- [Available records]
This is an optimization exercise on Yosys and OpenROAD, whose aim is small area, a short achievable clock period and few clock cycles, not a production implementation. RTL that was checked went through simulation tests only; none was proved equivalent to the original. Power and IR drop assume default switching activity.

Design gmc4_core, start of the top module:
module gmc4_core (
    input  wire       clk,
    input  wire       rst,
    input  wire       cmd_valid,
    output wire       cmd_ready,
    input  wire [2:0] cmd_op,
    input  wire [7:0] cmd_addr,
    input  wire [3:0] cmd_data,
    output reg  [3:0] rdata,
    output reg  [4:0] step_delay,
    output reg  [3:0] reg_a,
    output reg  [3:0] reg_b,
    output reg  [3:0] reg_y,
    output reg  [3:0] reg_z,
    output reg  [6:0] pc,
    output reg        flag,
    output reg  [3:0] display,
    output reg  [6:0] leds,
    output reg  [4:0] sound,
    output reg        halted,
    output reg        waiting
);
==> flow/config.mk <==
export PLATFORM = sky130hd
export DESIGN_NAME = gmc4_core
export DESIGN_NICKNAME = gmc4_core
export VERILOG_FILES = /design/flow/design.v
export SDC_FILE = /design/flow/constraint.sdc
export NUM_CORES = 4
export LEC_CHECK = 0
export CAP_MARGIN = 20
export CORE_MARGIN = 2
export CORE_UTILIZATION = 60
export SLEW_MARGIN = 20
==> flow/constraint.sdc <==
create_clock -name core_clock -period 12.0 [get_ports {clk}]
set_input_delay 2.4000 -clock core_clock [delete_from_list [all_inputs] [get_ports {clk}]]
set_output_delay 2.4000 -clock core_clock [all_outputs]
set_load 0.01 [all_outputs]
standard.sh (not shown) runs the stock make flow with config.mk's settings and CLKGATE_MAP_FILE= SYNTH_SCRIPT=/design/flow/synth_recipe.tcl, a recipe that flattens the netlist after the stock synthesis.
==> flow/flow/run.sh <==
#!/bin/bash
# Standard layout (the standard.sh: unchanged synthesis, floorplan, place,
# CTS, route), with the resizer's setup target tightened: repair_timing works
# until the setup slack is at least SETUP_SLACK_MARGIN. The clock period and
# the constraints stay the design's. Each tool's output is in orfs/logs/.
set -euo pipefail
bash standard.sh SETUP_SLACK_MARGIN=7.5 finish > standard.log 2>&1
Then changed:
--- a/flow/flow/run.sh
+++ b/flow/flow/run.sh
@@ -7 +7 @@
-bash standard.sh SETUP_SLACK_MARGIN=7.5 finish > standard.log 2>&1
+bash standard.sh SETUP_SLACK_MARGIN=8 finish > standard.log 2>&1
Outcome: The changed run completed with no timing, DRC or antenna violations; non-clock buffer count rises by 131; global-route usage rose by 1.5 points; power rose by 6.3%; design area went up by 11%; die area does not change; clock skew came out lower by 0.017 ns; via count went up by 5.2%; sequential cell count is unchanged; worst setup slack improved by 0.17 ns; critical path depth grows by 10; hold slack is better by 0.0046 ns.
No run of this note included a check of the RTL's function; only the layout flow was run.

========
## run A
gmc4_core, a different RTL version from the one above (not shown whole).
Size: ~610 flip-flops, about 70 I/O pins.
Settings: LEC_CHECK=0, CAP_MARGIN=20, CORE_MARGIN=2, CORE_UTILIZATION=60, SLEW_MARGIN=20; clock period 12.0 ns.
==> flow/flow/run.sh <==
#!/bin/bash
# Standard layout (the standard.sh: unchanged synthesis, floorplan, place,
# CTS, route), with the resizer's setup target tightened: repair_timing works
# until the setup slack is at least SETUP_SLACK_MARGIN. The clock period and
# the constraints stay the design's. CTS adds no dummy loads. Each tool's
# output is in orfs/logs/.
set -euo pipefail
bash standard.sh SETUP_SLACK_MARGIN=7.75 \
  "CTS_ARGS=-sink_clustering_enable -repair_clock_nets -dont_use_dummy_load" \
  finish > standard.log 2>&1
Testbench counts of run A, summed over its fixed seeds: cycles 42,055.
Input-level comparison between run B and run A:
-- flow/flow/run.sh --
<<< run A, line 5
# the constraints stay the design's. CTS adds no dummy loads. Each tool's
# output is in orfs/logs/.
>>> run B, line 5
# the constraints stay the design's. Every port still gets a buffer (buf_2).
# CTS adds no dummy loads and clusters up to 25 sinks per leaf buffer.
# Each tool's output is in orfs/logs/.
<<< run A, line 8
bash standard.sh SETUP_SLACK_MARGIN=7.75 \
  "CTS_ARGS=-sink_clustering_enable -repair_clock_nets -dont_use_dummy_load" \
>>> run B, line 9
bash standard.sh SETUP_SLACK_MARGIN=7.5 \
  "BUFFER_PORTS_ARGS=-buffer_cell sky130_fd_sc_hd__buf_2" \
  "CTS_ARGS=-sink_clustering_enable -repair_clock_nets -dont_use_dummy_load -sink_clustering_size 25 -sink_clustering_max_diameter 80" \
Reported for run B and run A, remaining antenna violation count after routing turned out identical to the last digit. Run B ends up with a portion of the clock cycle consumed by the worst path in the final layout that is 0.57 points higher than in run A. Summary of the comparison: minimum clock period after layout is higher in run B, relative to run A. Setup slack: run B less than run A. The met2 layer wire length in the routed design in run A is 1.06 times that in run B. Comparing run B and run A, routed length on met3 is lower on run B. Compared with run A, run B shows a total internal power that is 12% lower.
Modified inputs, run C compared to run B
==> flow/flow/run.sh <==
#!/bin/bash
# Standard layout (the standard.sh: unchanged synthesis, floorplan, place,
# CTS, route), with the resizer's setup target tightened: repair_timing works
# until the setup slack is at least SETUP_SLACK_MARGIN. The clock period and
# the constraints stay the design's. CTS adds no dummy loads. Each tool's
# output is in orfs/logs/.
set -euo pipefail
bash standard.sh SETUP_SLACK_MARGIN=7.5 \
  "CTS_ARGS=-sink_clustering_enable -repair_clock_nets -dont_use_dummy_load -buf_list {sky130_fd_sc_hd__clkbuf_4 sky130_fd_sc_hd__clkbuf_8}" \
  finish > standard.log 2>&1
-- flow/config.mk --
<<< run B, line 10
export CORE_UTILIZATION = 60
>>> run C, line 10
export CORE_UTILIZATION = 70
export CTS_BUF_LIST = sky130_fd_sc_hd__clkbuf_4 sky130_fd_sc_hd__clkbuf_8
--- outcome ---
Looking at global-route wire length before repair across run B and run C, the one that comes out lower is run B. Sort run B and run C by CTS buffer count, ascending, and run B comes first. Run B -> run C: sum of met2 wire segment lengths after detailed routing increased by more than 10%. Re post-detailed-placement cell area: run B was lower than run C. Compared with run B, in run C count of sequential standard cells essentially unchanged; final area went up about 4.3%.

- [Problem] Could you give again, word for word, the line with "Reported for run" and all lines after it through the end of the data? Leave out everything else.

- [Result of this exercise]
Reported for run B and run A, remaining antenna violation count after routing turned out identical to the last digit. Run B ends up with a portion of the clock cycle consumed by the worst path in the final layout that is 0.57 points higher than in run A. Summary of the comparison: minimum clock period after layout is higher in run B, relative to run A. Setup slack: run B less than run A. The met2 layer wire length in the routed design in run A is 1.06 times that in run B. Comparing run B and run A, routed length on met3 is lower on run B. Compared with run A, run B shows a total internal power that is 12% lower.
Modified inputs, run C compared to run B
==> flow/flow/run.sh <==
#!/bin/bash
# Standard layout (the standard.sh: unchanged synthesis, floorplan, place,
# CTS, route), with the resizer's setup target tightened: repair_timing works
# until the setup slack is at least SETUP_SLACK_MARGIN. The clock period and
# the constraints stay the design's. CTS adds no dummy loads. Each tool's
# output is in orfs/logs/.
set -euo pipefail
bash standard.sh SETUP_SLACK_MARGIN=7.5 \
  "CTS_ARGS=-sink_clustering_enable -repair_clock_nets -dont_use_dummy_load -buf_list {sky130_fd_sc_hd__clkbuf_4 sky130_fd_sc_hd__clkbuf_8}" \
  finish > standard.log 2>&1
-- flow/config.mk --
<<< run B, line 10
export CORE_UTILIZATION = 60
>>> run C, line 10
export CORE_UTILIZATION = 70
export CTS_BUF_LIST = sky130_fd_sc_hd__clkbuf_4 sky130_fd_sc_hd__clkbuf_8
--- outcome ---
Looking at global-route wire length before repair across run B and run C, the one that comes out lower is run B. Sort run B and run C by CTS buffer count, ascending, and run B comes first. Run B -> run C: sum of met2 wire segment lengths after detailed routing increased by more than 10%. Re post-detailed-placement cell area: run B was lower than run C. Compared with run B, in run C count of sequential standard cells essentially unchanged; final area went up about 4.3%.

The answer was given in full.